▸ **Listed entries**

$ cat config.mk
export PLATFORM = sky130hd
export DESIGN_NAME = conv_8_32
export DESIGN_NICKNAME = d
export VERILOG_FILES = /design/src/rtl/conv_8_32.sv
export SDC_FILE = /design/constraint.sdc
export NUM_CORES = 1
export LEC_CHECK = 0
export CORE_UTILIZATION = 48
export CTS_BUF_LIST = sky130_fd_sc_hd__clkbuf_4 sky130_fd_sc_hd__clkbuf_8 sky130_fd_sc_hd__clkbuf_16
export DETAILED_ROUTE_END_ITERATION = 8
export PLACE_DENSITY = 0.74
export RECOVER_POWER = 50
export SYNTH_ARGS = -nofsm -noshare
export SYNTH_HDL_FRONTEND = slang
export SYNTH_SLANG_ARGS = --single-unit
$ cat constraint.sdc
create_clock -name clk_4f -period 3.9 [get_ports clk_4f]
set_input_delay 0.78 -clock clk_4f [delete_from_list [all_inputs] [get_ports clk_4f]]
set_output_delay 0.78 -clock clk_4f [all_outputs]
set_load 0.01 [all_outputs]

▸ **Instructions for the task**
Restate word for word the lines from the one holding "export SYNTH_SLANG_ARGS = --single-unit" through the last line of the listing, omitting every earlier line.

▸ **Finished exercise**
export SYNTH_SLANG_ARGS = --single-unit
$ cat constraint.sdc
create_clock -name clk_4f -period 3.9 [get_ports clk_4f]
set_input_delay 0.78 -clock clk_4f [delete_from_list [all_inputs] [get_ports clk_4f]]
set_output_delay 0.78 -clock clk_4f [all_outputs]
set_load 0.01 [all_outputs]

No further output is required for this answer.